We welcome feature requests: if you need a particular tool that's currently not available or have a new method you think might be usefully implemented in Stingray, please :doc:`get in touch <contributing>`!

Other future additions we are currently implementing are:

* bicoherence
* phase-resolved spectroscopy of quasi-periodic oscillations
* Fourier-frequency-resolved spectroscopy
* power colours
* full HEASARC-compatible mission support
* pulsar searches with :math:`H`-test
* binary pulsar searches

Platform-specific issues
------------------------

Windows uses an internal 32-bit representation for ``int``. This might create numerical errors when using large integer numbers (e.g. when calculating the sum of a light curve, if the ``lc.counts`` array is an integer).
On Windows, we automatically convert the ``counts`` array to float.
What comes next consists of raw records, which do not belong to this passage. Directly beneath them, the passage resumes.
<file path="config.mk">
export PLATFORM = sky130hd
export DESIGN_NAME = keypad_scan_arbiter_flat
export DESIGN_NICKNAME = d
export VERILOG_FILES = /design/src/rtl/keypad_scan_arbiter_pkg.sv /design/src/rtl/keypad_scan_arbiter_if.sv /design/src/rtl/keypad_scan_arbiter_kp_debounce.sv /design/src/rtl/keypad_scan_arbiter.sv /design/src/flat_wrapper.sv
export SDC_FILE = /design/constraint.sdc
export NUM_CORES = 1
export LEC_CHECK = 0
export BUFFER_PORTS_ARGS = -buffer_cell sky130_fd_sc_hd__buf_2
export CAP_MARGIN = 30
export CORE_ASPECT_RATIO = 1.2
export CORE_MARGIN = 1.5
export CORE_UTILIZATION = 30
export DETAILED_ROUTE_END_ITERATION = 10
export PLACE_DENSITY = 0.41
export SYNTH_ARGS = -nofsm -noshare
export SYNTH_HDL_FRONTEND = slang
export SYNTH_SLANG_ARGS = --single-unit
</file>
<file path="constraint.sdc">
create_clock -name clk -period 4.2 [get_ports clk]
set_input_delay 0.42 -clock clk [delete_from_list [all_inputs] [get_ports clk]]
set_output_delay 0.42 -clock clk [all_outputs]
set_load 0.03 [all_outputs]
</file>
The small numerical errors should be a relatively small issue compare to the above.

Installation instructions
=========================

There are currently three ways to install Stingray:

* via ``conda``
* via ``pip``
* from source

Below, you can find instructions for each of these methods.

Dependencies
------------
A **minimal installation** of Stingray requires the following dependencies:

+ astropy>=4.0
+ numpy>=1.17.0
+ scipy>=1.1.0
+ matplotlib>=3.0,!=3.4.0

In **typical** uses, requiring input/output, caching of results, and faster processing, we **recommend the following dependencies**:

+ numba (**highly** recommended)
+ tbb (needed by numba)
+ tqdm (for progress bars, always useful)
+ pyfftw (for the fastest FFT in the West)
+ h5py (for input/output)
+ pyyaml (for input/output)
+ emcee (for MCMC analysis, e.g. for PSD fitting)
+ corner (for the plotting of MCMC results)
+ statsmodels (for some statistical analysis)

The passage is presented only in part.